You will recall that the FFCRA required employers (with less than 500 employees) to provide paid family leave (PFL) as well as paid sick leave (PSL) for COVID-19 related leave. Employers were entitled to tax credits for providing the paid leave. This mandate ended on December 31, 2020. However, under the Consolidated Appropriations Act, employers were allowed to continue claiming the tax credits if they voluntarily chose to provide PFL and PSL benefits through March 31, 2021.

Under the ARPA, the tax credits have now been extended through September 30, 2021. Covered employers are still not required to provide PFL or PSL benefits during 2021, however, if they voluntarily opt to do so, they will still be eligible to receive tax credits subject to certain limitations.

The ARPA has expanded the qualifying reasons for taking leave under the FFCRA which now include:

    • Employees getting the COVID-19 vaccine;
    • Employees recovering from complications after receiving the COVID-19 vaccine;
    • Employees awaiting the results of a COVID-19 test or diagnosis for COVID-19.

The ARPA also restarts the bank of hours available for PSL. Commencing on April 1 through September 30, 2021, participating employers will provide employees a new bank of 80 hours of PSL for which tax credits will be available. In other words, employees who previously exhausted the PSL will be permitted to take an additional 80 hours of paid leave.

In addition, the ARPA expands the PFL benefit. Earlier, this benefit was only available due to the closure of a child’s school or daycare. Commencing on April 1, the ARPA expands PFL to include all of the qualifying reasons available for PSL. This is helpful for employers who wish to provide paid-leave benefits to employees because the PFL benefit is available for a much longer time period (the PFL benefit is available for up to 12 weeks). The PFL benefit now includes instances where the employee is subject to quarantine or an isolation order, the employee is instructed to self-quarantine by a healthcare provider due to COVID-19, the employee is having symptoms of COVID-19 and seeking a medical diagnosis, or the employee is caring for an individual subject to a quarantine.

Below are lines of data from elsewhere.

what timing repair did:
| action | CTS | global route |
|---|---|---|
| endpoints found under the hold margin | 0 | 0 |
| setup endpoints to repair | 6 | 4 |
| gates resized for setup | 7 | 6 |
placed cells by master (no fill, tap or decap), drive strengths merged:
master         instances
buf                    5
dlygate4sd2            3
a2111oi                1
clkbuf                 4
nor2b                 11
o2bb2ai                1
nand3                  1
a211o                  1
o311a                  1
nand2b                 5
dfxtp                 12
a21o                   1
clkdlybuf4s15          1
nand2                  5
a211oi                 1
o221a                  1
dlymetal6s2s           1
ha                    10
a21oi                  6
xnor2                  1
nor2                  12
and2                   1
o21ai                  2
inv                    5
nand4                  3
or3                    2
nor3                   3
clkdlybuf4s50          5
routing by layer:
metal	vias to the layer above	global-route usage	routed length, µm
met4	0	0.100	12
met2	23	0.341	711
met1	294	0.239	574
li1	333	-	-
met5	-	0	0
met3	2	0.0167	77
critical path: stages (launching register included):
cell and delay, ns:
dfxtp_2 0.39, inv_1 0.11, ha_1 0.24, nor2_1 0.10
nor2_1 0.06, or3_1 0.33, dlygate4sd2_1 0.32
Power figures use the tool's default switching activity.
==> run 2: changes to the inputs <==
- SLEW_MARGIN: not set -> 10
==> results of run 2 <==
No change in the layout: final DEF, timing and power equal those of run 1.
--- config.mk ---
export PLATFORM = sky130hd
export DESIGN_NAME = keypad_scanner
export DESIGN_NICKNAME = d
export VERILOG_FILES = /design/src/rtl/keypad_scanner_pkg.sv /design/src/rtl/keypad_stable_cnt.sv /design/src/rtl/keypad_scanner.sv
export SDC_FILE = /design/constraint.sdc
export NUM_CORES = 1
export LEC_CHECK = 0
export ABC_AREA = 1
export CORE_UTILIZATION = 60
export CTS_CLUSTER_SIZE = 28
export DETAILED_ROUTE_END_ITERATION = 16
export DONT_BUFFER_PORTS = 1
export PLACE_DENSITY_LB_ADDON = 0.12
export SLEW_MARGIN = 10
export SYNTH_ARGS = -nofsm -noshare
export SYNTH_HDL_FRONTEND = slang
export SYNTH_HIERARCHICAL = 1
export SYNTH_SLANG_ARGS = --single-unit
--- constraint.sdc ---
create_clock -name clck -period 2.9 [get_ports clck]
set_input_delay 0.58 -clock clck [delete_from_list [all_inputs] [get_ports clck]]
set_output_delay 0.58 -clock clck [all_outputs]
set_load 0.01 [all_outputs]
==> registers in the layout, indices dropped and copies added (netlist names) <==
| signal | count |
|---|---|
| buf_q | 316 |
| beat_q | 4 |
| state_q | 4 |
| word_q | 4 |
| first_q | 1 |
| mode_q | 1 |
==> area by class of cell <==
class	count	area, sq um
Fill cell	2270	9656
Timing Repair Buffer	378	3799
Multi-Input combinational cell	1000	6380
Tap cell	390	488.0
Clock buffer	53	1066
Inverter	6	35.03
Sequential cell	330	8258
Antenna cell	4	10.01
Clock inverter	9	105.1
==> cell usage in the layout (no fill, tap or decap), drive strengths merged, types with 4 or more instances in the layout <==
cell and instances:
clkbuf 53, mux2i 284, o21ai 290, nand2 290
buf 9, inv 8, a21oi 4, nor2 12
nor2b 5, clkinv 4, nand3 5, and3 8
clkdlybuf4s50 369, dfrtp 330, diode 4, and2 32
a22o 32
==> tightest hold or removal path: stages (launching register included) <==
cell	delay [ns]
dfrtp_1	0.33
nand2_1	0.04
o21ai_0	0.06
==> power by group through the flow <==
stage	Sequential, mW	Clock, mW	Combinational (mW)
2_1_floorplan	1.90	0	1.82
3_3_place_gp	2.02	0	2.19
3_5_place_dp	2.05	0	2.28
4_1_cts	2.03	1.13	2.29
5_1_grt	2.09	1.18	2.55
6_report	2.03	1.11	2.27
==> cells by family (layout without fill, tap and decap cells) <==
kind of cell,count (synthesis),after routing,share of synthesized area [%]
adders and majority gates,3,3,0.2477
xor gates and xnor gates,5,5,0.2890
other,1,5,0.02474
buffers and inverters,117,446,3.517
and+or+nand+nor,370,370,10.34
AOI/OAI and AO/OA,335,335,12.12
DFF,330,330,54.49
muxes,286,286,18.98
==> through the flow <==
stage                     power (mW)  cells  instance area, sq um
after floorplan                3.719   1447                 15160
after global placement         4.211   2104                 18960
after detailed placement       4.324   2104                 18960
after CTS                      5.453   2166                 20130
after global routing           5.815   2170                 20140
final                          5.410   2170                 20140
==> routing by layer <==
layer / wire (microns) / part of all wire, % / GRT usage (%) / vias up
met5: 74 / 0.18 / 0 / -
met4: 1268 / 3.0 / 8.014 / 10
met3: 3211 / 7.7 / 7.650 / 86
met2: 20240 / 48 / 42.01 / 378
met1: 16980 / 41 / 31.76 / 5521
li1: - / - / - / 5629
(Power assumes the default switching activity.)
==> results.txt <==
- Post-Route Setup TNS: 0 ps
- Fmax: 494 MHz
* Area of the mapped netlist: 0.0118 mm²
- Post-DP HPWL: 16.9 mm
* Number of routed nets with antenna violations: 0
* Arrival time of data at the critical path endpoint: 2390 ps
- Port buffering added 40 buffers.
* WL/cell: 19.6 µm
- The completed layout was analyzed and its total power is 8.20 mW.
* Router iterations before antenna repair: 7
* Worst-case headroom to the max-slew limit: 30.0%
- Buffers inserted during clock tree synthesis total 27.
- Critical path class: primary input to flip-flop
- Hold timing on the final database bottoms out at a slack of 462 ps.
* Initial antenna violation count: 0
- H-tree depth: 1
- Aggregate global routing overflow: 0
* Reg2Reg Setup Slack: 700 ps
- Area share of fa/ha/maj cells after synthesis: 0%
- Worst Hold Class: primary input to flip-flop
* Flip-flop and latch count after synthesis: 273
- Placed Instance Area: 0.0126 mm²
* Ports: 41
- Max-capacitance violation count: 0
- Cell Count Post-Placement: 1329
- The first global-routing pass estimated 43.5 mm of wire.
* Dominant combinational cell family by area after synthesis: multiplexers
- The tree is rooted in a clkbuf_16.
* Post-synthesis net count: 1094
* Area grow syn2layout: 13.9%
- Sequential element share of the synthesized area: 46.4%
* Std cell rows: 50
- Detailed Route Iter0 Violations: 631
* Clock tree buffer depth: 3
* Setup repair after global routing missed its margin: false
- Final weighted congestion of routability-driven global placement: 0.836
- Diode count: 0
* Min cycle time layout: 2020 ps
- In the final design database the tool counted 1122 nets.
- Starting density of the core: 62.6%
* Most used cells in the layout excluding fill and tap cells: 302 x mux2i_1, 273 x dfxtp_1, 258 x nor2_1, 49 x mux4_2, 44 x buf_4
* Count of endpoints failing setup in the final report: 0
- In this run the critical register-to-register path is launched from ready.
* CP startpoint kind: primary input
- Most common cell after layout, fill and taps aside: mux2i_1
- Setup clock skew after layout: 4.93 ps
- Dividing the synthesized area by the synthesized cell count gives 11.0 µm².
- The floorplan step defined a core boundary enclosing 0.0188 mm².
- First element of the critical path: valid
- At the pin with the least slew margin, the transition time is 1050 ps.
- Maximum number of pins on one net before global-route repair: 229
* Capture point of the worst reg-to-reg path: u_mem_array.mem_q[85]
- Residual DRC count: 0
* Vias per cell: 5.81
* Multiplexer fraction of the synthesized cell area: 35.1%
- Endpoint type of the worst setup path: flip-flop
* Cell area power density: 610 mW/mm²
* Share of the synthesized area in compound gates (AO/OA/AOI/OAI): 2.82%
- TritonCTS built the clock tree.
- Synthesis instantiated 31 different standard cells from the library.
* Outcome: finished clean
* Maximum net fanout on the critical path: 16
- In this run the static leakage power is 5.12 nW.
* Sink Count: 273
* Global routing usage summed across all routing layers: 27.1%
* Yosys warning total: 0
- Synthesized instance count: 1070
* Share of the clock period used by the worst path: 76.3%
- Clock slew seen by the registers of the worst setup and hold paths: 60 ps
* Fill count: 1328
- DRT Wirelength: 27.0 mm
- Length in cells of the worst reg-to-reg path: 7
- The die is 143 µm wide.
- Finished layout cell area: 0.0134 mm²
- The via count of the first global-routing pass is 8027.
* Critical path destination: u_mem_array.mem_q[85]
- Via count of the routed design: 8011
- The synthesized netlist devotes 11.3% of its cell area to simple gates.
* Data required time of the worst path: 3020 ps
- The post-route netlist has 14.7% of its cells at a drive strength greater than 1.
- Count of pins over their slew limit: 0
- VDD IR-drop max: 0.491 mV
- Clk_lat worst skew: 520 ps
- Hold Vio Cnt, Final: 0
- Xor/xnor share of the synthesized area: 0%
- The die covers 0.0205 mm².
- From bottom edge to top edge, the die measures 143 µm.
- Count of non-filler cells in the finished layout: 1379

The ARPA also eliminates the provision that the first 10 days of PFL is unpaid and now provides for a total of 12 weeks of paid PFL. Employees are still eligible to receive two-thirds of their regular rate, up to $200 per day (regardless of the reason for the leave). However, because the number of weeks of PFL has increased, the maximum tax credit of $10,000 per employee has been increased to $12,000.

Employers who voluntarily opt to provide these benefits and want to qualify for the tax credit are prohibited from discriminating or showing preferential treatment to highly-compensated employees, full-time employees, or on the basis of employment tenure.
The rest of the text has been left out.